Americans Are More Realistic About the Quality of Their Diets
The overall nutritional quality of the American diet has not improved much over the past two decades. The Healthy Eating Index (HEI), USDA’s tool for monitoring the diet quality of the U.S. population, measures how well a person’s diet conforms to dietary recommendations. Out of a maximum score of 100, the index remained unchanged at 58 between 1994-96 and 2003-04. Likewise, using an older version of the index, the HEI improved only slightly from 62 in 1989 to 64 in 1996. A score above 80 is considered “good”; a score between 51 and 80 constitutes a diet that “needs improvement.”
Dietary indicators, such as self-rated diet quality and awareness of Federal nutrition information programs, are crucial for monitoring Americans' eating habits and devising solutions to mounting obesity rates. Through a partnership with the National Center for Health Statistics, ERS sponsored questions in the National Health and Nutrition Examination Survey (NHANES). Responses reveal that although diet quality has remained low and shown no improvement, consumers’ dietary awareness has changed: Americans have become more realistic in assessing their diet quality.
In 1989-91, 44 percent of adults rated their diet quality as excellent or very good—an overly optimistic assessment given the low HEI score. By 2005-06, however, 33 percent rated their diets as excellent or very good, while the share of those regarding their diet quality as fair or poor increased from 18 to 27 percent.
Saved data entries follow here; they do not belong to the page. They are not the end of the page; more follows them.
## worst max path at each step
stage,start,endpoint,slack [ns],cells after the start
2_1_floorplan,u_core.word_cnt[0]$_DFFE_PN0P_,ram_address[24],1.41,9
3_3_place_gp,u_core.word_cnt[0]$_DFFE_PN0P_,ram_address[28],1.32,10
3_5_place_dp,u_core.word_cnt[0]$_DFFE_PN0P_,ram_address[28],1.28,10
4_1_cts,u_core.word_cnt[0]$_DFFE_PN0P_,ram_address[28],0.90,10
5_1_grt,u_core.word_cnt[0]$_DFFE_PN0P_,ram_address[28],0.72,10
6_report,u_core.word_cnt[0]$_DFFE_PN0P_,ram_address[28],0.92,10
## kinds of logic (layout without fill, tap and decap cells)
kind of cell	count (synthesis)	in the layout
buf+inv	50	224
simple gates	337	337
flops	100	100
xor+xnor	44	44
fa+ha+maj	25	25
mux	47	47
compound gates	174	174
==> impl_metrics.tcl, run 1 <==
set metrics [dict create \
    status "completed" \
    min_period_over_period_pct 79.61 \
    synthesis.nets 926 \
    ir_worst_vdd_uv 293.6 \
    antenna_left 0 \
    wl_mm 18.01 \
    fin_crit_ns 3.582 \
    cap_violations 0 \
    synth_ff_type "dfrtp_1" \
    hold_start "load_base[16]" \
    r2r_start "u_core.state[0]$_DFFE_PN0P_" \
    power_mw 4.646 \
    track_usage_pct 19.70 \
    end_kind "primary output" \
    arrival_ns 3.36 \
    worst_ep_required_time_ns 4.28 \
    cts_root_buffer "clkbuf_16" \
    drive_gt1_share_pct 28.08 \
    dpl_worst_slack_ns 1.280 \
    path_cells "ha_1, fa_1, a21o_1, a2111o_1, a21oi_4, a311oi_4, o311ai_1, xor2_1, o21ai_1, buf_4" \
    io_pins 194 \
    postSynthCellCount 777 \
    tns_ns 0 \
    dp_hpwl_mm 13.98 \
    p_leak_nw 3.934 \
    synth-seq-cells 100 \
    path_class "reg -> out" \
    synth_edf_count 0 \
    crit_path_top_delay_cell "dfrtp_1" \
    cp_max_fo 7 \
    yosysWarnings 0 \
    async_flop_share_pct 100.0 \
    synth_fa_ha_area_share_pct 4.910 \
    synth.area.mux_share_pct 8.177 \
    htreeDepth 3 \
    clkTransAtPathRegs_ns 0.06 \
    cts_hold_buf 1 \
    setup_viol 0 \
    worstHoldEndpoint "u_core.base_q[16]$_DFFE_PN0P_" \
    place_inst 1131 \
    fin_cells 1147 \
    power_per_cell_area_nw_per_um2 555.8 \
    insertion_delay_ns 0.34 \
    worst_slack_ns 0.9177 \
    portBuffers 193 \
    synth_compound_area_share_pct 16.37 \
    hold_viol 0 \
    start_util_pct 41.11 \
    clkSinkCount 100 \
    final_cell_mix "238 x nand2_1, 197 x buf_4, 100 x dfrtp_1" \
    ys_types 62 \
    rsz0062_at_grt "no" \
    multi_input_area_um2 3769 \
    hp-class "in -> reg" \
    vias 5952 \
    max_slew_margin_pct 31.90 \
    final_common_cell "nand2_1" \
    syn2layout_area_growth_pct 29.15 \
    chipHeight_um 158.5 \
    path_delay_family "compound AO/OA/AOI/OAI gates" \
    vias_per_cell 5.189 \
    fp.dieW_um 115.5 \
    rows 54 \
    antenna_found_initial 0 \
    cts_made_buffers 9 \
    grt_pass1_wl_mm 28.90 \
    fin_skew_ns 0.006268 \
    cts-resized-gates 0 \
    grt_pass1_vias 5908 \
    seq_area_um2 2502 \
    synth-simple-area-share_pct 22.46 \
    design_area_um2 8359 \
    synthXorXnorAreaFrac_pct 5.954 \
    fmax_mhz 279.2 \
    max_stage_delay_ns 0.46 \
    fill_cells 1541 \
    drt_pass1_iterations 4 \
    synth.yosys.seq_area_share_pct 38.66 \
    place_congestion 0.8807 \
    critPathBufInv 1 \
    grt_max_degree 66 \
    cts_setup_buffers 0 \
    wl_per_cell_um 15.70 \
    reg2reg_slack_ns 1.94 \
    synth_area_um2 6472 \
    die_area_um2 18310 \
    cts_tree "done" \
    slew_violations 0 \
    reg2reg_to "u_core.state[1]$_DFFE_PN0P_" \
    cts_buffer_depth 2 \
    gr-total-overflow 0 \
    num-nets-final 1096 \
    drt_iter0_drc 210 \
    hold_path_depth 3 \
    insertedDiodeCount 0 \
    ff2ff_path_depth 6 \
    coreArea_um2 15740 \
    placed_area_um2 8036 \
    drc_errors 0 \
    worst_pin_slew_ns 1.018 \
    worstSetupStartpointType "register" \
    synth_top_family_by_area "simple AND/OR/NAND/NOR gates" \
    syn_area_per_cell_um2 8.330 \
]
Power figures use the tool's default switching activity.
[config.mk]
export PLATFORM = sky130hd
export DESIGN_NAME = regfile_scoreboard
export DESIGN_NICKNAME = d
export VERILOG_FILES = /design/src/rtl/regfile_scoreboard.sv
export SDC_FILE = /design/constraint.sdc
export NUM_CORES = 2
export LEC_CHECK = 0
export BUFFER_PORTS_ARGS = -buffer_cell sky130_fd_sc_hd__buf_4
export CORE_MARGIN = 1
export CORE_UTILIZATION = 30
export CTS_BUF_LIST = sky130_fd_sc_hd__clkbuf_4
export CTS_CLUSTER_SIZE = 25
export DETAILED_ROUTE_END_ITERATION = 7
export PLACE_DENSITY = 0.55
export REMOVE_ABC_BUFFERS = 1
export SLEW_MARGIN = 15
export SYNTH_ARGS = -nofsm -noshare
export SYNTH_HDL_FRONTEND = slang
export SYNTH_SLANG_ARGS = --single-unit
[constraint.sdc]
create_clock -name clk -period 8.5 [get_ports clk]
set_clock_uncertainty 0.2 [all_clocks]
set_input_delay 2.125 -clock clk [delete_from_list [all_inputs] [get_ports clk]]
set_output_delay 2.125 -clock clk [all_outputs]
set_load 0.03 [all_outputs]
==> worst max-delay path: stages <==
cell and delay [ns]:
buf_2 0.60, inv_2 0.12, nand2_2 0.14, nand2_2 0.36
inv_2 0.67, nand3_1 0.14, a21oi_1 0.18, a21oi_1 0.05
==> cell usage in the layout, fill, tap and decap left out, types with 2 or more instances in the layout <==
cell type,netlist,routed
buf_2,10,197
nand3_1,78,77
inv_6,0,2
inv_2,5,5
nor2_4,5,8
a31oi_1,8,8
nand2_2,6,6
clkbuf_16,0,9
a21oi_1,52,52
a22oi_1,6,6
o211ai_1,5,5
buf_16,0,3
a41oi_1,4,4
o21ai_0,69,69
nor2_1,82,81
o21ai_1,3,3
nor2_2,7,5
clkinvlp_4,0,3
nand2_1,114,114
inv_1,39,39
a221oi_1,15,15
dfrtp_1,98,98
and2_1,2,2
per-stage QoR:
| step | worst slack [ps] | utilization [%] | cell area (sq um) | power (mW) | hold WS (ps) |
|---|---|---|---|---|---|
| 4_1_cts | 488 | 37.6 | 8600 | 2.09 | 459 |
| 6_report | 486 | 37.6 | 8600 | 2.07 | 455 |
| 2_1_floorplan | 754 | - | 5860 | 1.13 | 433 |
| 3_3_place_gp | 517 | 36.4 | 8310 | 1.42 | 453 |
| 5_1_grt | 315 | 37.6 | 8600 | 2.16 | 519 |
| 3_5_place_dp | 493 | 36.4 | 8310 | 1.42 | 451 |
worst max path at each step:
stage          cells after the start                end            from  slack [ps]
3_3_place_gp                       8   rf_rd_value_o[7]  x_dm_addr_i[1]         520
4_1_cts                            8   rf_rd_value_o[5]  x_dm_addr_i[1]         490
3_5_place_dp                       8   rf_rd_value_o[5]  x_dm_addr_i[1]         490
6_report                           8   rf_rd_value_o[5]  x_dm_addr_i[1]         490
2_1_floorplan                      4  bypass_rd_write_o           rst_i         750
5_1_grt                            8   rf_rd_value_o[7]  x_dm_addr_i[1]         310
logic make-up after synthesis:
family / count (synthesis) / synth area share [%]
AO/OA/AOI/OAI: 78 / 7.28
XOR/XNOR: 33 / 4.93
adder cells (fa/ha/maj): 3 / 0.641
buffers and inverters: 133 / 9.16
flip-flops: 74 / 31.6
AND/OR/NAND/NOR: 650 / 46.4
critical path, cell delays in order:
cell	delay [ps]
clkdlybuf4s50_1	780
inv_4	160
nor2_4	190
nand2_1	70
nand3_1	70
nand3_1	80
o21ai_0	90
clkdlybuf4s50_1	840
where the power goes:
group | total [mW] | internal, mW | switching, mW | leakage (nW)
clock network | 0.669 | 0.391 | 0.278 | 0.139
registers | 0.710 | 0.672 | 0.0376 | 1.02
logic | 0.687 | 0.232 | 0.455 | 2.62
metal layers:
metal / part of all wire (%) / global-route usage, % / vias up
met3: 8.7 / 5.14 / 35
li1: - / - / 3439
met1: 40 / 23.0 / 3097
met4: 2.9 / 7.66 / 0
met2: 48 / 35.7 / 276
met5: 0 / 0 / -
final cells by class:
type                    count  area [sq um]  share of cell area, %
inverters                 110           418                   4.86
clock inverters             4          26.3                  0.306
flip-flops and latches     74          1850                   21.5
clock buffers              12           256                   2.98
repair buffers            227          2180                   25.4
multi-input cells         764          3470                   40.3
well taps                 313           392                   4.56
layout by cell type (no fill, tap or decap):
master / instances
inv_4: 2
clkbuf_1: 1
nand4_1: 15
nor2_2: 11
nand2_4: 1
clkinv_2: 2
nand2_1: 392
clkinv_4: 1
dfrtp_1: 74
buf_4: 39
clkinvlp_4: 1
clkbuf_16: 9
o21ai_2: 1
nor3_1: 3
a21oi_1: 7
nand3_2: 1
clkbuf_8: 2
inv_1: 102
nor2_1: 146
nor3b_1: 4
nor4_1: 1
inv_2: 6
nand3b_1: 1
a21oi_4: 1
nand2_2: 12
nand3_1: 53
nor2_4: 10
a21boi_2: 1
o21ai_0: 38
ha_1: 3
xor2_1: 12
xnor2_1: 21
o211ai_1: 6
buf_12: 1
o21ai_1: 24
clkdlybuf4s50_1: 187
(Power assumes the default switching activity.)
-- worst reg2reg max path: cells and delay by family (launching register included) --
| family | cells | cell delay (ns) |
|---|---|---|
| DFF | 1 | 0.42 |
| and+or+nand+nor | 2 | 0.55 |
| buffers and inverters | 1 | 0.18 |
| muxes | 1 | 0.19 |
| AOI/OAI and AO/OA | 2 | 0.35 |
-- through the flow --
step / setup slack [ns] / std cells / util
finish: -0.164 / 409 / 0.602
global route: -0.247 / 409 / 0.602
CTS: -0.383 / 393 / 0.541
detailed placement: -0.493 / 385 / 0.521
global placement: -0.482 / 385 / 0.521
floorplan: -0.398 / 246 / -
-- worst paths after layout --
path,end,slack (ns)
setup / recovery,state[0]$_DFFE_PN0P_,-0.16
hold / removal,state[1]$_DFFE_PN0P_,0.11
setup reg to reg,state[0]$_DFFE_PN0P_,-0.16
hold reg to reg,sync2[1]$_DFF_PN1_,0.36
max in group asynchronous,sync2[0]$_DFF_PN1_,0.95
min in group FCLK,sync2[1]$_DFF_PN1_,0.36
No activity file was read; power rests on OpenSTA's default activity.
No amount of nutritional guidance or education can improve diets and reduce obesity unless it enables consumers to realistically assess the quality of their diets. In this respect, the Federal Government’s efforts to provide nutritional recommendations to the public may be reaping some success.
Presumably, people are more realistic today about their diet quality because they have greater knowledge of what constitutes a healthy diet. More Americans are aware of the Dietary Guidelines for Americans and the accompanying nutrition education tool, the Food Guide Pyramid (now MyPyramid). In 2005-06, 79 percent of U.S. adults had heard of the Food Guide Pyramid, up from 33 percent in 1994, and 51 percent knew about the Dietary Guidelines for Americans, compared with 30 percent in 1994.